Your assignment: In the records below, find the line with "[config.mk]" and the line with "set_input_delay 1.11 -clock". Print both exactly, along with every line between them, and no other line.

[Stored items]
****************************************

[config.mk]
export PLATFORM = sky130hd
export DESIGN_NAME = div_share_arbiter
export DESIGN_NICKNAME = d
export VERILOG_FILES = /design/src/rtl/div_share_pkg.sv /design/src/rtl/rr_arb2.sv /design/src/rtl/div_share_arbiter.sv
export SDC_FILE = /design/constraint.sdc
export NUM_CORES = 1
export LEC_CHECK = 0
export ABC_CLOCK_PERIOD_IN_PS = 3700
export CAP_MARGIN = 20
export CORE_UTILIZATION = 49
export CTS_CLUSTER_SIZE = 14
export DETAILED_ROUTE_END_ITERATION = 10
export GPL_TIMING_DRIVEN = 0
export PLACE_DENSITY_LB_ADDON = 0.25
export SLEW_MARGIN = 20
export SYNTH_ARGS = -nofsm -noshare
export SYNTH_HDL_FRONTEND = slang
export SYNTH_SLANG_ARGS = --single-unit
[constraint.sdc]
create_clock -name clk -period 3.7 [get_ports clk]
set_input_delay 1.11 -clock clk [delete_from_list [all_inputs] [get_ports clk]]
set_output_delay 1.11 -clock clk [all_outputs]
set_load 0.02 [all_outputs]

****************************************

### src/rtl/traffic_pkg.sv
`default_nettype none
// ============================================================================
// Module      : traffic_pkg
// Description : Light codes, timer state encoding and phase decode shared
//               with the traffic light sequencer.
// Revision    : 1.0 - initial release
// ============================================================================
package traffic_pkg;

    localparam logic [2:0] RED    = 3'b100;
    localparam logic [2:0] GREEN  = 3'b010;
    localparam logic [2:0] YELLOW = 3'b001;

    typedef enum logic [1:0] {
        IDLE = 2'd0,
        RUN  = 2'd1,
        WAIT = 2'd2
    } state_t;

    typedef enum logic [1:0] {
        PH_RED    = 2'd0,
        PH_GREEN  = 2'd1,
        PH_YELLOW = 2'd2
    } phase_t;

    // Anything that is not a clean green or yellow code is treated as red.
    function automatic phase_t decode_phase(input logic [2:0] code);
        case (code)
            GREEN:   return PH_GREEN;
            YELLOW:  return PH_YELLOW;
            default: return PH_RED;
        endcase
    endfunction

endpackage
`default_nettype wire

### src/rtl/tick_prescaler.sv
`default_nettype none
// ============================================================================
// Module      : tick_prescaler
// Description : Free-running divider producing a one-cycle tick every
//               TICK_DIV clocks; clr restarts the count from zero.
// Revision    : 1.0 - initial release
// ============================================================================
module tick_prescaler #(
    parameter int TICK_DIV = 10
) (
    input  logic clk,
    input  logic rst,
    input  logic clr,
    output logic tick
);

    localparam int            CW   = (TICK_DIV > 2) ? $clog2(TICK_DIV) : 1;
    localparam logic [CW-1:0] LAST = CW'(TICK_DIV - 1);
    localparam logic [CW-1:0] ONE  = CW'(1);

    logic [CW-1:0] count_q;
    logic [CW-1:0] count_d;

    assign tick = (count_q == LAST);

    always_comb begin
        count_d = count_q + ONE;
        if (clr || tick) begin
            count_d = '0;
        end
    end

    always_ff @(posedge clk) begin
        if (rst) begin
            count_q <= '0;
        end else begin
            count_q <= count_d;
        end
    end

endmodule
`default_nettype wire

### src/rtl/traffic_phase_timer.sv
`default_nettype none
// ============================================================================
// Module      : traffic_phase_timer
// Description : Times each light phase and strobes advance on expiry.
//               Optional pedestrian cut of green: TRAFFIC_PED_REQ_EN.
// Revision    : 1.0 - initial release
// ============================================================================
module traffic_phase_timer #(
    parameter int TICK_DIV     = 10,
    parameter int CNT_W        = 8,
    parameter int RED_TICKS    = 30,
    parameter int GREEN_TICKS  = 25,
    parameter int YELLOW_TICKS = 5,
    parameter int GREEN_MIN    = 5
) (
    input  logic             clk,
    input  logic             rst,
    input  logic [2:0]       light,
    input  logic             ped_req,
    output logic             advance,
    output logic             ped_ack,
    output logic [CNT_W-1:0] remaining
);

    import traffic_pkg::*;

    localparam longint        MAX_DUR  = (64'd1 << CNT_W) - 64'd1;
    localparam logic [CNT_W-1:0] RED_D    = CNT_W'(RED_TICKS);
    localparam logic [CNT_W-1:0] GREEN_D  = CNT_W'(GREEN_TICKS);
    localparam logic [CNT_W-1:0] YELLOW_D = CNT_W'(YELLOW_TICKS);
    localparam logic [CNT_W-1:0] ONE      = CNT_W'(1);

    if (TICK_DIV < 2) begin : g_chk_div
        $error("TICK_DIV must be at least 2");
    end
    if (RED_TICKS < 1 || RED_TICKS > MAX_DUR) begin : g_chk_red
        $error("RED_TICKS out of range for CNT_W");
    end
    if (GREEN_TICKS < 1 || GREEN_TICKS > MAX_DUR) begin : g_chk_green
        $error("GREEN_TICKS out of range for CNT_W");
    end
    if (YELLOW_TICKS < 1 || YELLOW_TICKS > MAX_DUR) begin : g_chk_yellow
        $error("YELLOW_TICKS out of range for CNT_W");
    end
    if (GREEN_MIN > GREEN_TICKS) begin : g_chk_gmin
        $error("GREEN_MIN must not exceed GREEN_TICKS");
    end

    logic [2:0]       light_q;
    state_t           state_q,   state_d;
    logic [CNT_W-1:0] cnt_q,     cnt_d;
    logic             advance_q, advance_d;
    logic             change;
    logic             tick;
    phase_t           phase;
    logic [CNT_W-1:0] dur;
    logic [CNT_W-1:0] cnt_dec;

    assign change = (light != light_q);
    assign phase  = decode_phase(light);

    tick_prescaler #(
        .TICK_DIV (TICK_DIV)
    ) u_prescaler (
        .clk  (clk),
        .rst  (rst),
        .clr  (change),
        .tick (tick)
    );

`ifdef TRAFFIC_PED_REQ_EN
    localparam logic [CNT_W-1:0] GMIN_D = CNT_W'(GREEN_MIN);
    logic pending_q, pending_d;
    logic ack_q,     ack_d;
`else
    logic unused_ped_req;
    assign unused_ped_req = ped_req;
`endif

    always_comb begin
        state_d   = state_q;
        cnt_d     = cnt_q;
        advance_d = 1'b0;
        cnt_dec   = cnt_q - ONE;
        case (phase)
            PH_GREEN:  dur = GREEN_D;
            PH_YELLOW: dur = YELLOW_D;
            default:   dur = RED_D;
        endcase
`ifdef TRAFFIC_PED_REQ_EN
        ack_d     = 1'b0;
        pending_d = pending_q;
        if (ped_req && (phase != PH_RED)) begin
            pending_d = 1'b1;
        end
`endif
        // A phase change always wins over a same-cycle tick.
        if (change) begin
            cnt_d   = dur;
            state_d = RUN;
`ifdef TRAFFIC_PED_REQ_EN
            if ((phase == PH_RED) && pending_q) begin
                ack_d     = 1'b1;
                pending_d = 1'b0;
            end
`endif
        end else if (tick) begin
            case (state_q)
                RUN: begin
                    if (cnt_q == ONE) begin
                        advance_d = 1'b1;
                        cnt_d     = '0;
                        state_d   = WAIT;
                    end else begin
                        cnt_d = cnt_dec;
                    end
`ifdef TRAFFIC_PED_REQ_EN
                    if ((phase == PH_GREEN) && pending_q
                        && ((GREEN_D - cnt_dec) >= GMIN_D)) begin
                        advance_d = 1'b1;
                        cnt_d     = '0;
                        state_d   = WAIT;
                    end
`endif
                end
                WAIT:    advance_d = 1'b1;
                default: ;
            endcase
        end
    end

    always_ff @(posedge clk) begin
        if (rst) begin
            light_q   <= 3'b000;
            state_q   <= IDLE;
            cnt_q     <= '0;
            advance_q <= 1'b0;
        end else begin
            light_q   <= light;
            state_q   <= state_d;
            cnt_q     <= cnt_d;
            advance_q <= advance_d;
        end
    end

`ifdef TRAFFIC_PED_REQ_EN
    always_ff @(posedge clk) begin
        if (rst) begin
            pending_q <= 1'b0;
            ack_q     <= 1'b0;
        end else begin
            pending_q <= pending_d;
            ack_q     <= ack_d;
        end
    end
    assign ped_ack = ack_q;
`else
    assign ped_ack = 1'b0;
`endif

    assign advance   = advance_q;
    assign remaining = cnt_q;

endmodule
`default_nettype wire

****************************************

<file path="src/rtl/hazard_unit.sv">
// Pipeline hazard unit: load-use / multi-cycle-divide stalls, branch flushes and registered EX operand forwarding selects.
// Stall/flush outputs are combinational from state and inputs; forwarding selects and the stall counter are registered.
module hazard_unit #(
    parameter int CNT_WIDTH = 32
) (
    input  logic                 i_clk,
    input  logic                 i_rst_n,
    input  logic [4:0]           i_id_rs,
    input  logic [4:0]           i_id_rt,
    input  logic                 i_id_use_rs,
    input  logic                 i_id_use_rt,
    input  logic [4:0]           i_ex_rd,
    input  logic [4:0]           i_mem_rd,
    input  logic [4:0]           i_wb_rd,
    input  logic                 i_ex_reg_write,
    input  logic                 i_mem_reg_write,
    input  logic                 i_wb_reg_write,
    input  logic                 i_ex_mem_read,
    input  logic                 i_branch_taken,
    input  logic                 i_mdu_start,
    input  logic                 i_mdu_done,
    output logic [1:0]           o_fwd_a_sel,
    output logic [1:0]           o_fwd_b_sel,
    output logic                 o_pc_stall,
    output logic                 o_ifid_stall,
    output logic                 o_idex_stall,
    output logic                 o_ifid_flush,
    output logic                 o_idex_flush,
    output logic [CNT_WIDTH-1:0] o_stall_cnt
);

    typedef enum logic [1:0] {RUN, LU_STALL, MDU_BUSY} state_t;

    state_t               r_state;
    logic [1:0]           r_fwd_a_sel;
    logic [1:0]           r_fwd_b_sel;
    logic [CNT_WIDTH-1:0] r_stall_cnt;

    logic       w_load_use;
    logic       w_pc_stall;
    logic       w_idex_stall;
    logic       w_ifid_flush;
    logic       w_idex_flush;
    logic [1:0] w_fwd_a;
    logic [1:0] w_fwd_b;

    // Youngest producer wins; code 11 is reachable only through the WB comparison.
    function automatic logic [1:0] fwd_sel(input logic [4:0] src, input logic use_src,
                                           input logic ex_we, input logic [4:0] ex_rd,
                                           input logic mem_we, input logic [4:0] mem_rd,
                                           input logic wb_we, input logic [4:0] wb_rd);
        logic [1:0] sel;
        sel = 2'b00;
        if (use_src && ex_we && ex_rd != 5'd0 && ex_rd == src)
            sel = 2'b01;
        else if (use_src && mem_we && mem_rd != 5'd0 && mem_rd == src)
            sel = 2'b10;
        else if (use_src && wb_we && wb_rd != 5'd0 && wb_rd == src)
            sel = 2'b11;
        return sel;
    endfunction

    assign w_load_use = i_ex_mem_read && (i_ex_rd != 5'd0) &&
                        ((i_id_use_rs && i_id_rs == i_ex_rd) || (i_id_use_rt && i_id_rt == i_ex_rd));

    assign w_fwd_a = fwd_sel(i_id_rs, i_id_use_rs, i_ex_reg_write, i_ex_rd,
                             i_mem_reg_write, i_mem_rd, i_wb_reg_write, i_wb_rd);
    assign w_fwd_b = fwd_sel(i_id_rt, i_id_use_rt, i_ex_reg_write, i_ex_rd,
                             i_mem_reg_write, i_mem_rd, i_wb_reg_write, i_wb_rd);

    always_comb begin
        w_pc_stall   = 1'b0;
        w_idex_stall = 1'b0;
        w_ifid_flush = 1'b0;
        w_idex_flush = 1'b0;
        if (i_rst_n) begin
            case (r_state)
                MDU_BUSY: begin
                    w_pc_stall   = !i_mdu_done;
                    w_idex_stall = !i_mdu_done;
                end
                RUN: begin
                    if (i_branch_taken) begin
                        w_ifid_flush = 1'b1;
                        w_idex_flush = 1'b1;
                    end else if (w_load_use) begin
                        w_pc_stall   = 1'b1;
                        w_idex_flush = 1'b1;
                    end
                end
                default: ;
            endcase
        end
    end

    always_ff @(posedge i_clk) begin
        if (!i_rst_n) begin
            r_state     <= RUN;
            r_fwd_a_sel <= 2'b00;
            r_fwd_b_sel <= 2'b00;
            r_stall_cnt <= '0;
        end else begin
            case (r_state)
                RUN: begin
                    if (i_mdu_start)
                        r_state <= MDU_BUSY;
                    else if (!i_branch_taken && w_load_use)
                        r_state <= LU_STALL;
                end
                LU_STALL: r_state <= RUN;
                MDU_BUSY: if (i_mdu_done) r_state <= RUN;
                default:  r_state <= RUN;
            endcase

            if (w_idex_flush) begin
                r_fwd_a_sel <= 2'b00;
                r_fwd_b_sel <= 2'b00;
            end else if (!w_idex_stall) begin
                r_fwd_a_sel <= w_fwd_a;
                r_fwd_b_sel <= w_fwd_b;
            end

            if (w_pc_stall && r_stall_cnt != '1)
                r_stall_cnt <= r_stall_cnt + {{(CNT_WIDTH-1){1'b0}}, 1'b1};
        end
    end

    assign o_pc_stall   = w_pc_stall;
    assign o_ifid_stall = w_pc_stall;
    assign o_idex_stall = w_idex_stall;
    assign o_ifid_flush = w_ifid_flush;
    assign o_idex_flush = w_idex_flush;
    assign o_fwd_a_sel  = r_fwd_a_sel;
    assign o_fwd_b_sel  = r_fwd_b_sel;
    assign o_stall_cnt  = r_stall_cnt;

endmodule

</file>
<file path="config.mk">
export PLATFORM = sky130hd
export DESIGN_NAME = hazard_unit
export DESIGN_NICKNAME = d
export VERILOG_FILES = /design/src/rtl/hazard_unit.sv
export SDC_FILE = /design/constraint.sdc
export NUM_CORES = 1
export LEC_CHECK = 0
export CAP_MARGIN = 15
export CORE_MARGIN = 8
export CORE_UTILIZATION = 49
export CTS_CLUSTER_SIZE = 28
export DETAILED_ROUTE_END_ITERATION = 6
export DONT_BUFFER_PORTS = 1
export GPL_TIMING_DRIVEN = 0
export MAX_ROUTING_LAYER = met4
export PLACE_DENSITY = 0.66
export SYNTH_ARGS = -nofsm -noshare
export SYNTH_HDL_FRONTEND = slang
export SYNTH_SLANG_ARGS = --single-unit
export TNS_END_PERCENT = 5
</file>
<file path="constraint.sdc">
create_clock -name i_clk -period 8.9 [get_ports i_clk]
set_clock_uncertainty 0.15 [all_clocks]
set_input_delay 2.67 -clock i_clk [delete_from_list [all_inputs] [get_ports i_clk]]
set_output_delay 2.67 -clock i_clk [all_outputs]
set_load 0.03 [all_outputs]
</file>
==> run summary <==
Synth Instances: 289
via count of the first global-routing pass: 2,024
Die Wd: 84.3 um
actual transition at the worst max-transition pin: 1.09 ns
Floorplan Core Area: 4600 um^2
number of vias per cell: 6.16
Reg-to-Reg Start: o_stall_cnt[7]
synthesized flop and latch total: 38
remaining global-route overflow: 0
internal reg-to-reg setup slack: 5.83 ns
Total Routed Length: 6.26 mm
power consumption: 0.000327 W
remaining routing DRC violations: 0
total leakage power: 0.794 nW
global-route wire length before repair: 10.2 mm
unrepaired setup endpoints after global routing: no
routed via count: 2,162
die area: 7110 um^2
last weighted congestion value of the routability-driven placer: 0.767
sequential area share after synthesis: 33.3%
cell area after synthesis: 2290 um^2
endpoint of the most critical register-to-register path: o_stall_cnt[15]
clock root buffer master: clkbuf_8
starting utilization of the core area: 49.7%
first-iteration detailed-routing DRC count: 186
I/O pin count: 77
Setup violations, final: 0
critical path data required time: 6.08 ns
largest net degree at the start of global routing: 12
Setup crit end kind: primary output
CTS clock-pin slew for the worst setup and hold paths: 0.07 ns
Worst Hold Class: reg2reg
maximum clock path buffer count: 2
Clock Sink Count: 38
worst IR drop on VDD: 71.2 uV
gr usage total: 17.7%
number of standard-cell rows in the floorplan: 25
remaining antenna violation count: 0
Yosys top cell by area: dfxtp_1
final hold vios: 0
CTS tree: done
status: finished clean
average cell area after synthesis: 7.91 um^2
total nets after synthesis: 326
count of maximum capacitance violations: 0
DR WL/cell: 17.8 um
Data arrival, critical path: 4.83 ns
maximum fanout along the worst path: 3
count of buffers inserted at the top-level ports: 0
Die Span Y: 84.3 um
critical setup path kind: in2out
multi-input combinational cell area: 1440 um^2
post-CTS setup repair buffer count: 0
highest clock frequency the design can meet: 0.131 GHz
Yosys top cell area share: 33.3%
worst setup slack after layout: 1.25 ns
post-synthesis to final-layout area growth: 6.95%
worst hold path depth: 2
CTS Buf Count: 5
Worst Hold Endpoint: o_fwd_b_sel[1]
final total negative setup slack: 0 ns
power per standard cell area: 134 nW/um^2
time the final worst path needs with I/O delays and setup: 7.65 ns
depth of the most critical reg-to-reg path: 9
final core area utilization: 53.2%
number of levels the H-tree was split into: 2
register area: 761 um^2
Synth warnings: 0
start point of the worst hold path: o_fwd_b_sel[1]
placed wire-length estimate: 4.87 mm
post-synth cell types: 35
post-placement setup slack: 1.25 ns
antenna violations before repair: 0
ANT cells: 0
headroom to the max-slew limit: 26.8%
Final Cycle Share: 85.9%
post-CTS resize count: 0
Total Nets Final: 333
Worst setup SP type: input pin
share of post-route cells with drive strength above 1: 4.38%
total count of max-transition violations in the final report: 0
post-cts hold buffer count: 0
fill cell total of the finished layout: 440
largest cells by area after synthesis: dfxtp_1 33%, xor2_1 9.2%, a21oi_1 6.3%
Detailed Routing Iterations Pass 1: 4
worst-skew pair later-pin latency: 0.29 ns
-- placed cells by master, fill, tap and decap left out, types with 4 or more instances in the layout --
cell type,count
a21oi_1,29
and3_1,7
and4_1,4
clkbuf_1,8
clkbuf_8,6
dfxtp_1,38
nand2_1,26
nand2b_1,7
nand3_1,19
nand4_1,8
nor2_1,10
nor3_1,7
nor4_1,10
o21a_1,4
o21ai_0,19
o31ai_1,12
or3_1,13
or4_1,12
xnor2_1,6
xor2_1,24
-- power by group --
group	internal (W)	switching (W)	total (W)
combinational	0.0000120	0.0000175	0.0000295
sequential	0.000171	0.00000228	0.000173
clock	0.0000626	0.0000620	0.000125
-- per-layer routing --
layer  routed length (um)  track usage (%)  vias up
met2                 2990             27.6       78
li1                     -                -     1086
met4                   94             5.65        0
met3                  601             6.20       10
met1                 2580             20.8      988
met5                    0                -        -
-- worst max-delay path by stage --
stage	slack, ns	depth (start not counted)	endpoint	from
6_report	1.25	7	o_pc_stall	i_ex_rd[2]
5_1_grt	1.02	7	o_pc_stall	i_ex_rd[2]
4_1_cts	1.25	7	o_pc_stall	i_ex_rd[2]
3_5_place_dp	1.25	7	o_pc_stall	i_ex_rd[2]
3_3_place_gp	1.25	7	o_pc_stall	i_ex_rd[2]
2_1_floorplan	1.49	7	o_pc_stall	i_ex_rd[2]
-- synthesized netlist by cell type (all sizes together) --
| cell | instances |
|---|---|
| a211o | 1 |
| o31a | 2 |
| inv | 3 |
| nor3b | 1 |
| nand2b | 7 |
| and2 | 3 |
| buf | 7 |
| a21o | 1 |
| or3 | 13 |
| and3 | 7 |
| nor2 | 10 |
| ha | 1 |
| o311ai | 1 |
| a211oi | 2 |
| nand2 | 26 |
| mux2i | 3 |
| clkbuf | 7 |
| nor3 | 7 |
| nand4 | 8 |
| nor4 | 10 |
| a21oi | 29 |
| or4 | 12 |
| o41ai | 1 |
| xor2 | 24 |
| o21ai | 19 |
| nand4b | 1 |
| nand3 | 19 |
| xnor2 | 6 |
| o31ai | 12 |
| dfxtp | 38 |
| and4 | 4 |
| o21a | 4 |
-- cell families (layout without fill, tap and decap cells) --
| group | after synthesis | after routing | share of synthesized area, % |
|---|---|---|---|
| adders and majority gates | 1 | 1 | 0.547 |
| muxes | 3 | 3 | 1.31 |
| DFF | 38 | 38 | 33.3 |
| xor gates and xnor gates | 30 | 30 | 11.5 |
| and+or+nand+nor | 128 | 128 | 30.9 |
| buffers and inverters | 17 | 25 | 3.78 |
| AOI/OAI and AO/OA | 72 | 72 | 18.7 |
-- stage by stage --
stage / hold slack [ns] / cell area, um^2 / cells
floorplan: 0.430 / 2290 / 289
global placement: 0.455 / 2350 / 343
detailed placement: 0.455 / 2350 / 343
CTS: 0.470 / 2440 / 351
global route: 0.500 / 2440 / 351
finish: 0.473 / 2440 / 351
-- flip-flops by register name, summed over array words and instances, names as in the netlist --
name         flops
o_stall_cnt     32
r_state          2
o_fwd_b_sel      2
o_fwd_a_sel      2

****************************************

Result:
[config.mk]
export PLATFORM = sky130hd
export DESIGN_NAME = div_share_arbiter
export DESIGN_NICKNAME = d
export VERILOG_FILES = /design/src/rtl/div_share_pkg.sv /design/src/rtl/rr_arb2.sv /design/src/rtl/div_share_arbiter.sv
export SDC_FILE = /design/constraint.sdc
export NUM_CORES = 1
export LEC_CHECK = 0
export ABC_CLOCK_PERIOD_IN_PS = 3700
export CAP_MARGIN = 20
export CORE_UTILIZATION = 49
export CTS_CLUSTER_SIZE = 14
export DETAILED_ROUTE_END_ITERATION = 10
export GPL_TIMING_DRIVEN = 0
export PLACE_DENSITY_LB_ADDON = 0.25
export SLEW_MARGIN = 20
export SYNTH_ARGS = -nofsm -noshare
export SYNTH_HDL_FRONTEND = slang
export SYNTH_SLANG_ARGS = --single-unit
[constraint.sdc]
create_clock -name clk -period 3.7 [get_ports clk]
set_input_delay 1.11 -clock clk [delete_from_list [all_inputs] [get_ports clk]]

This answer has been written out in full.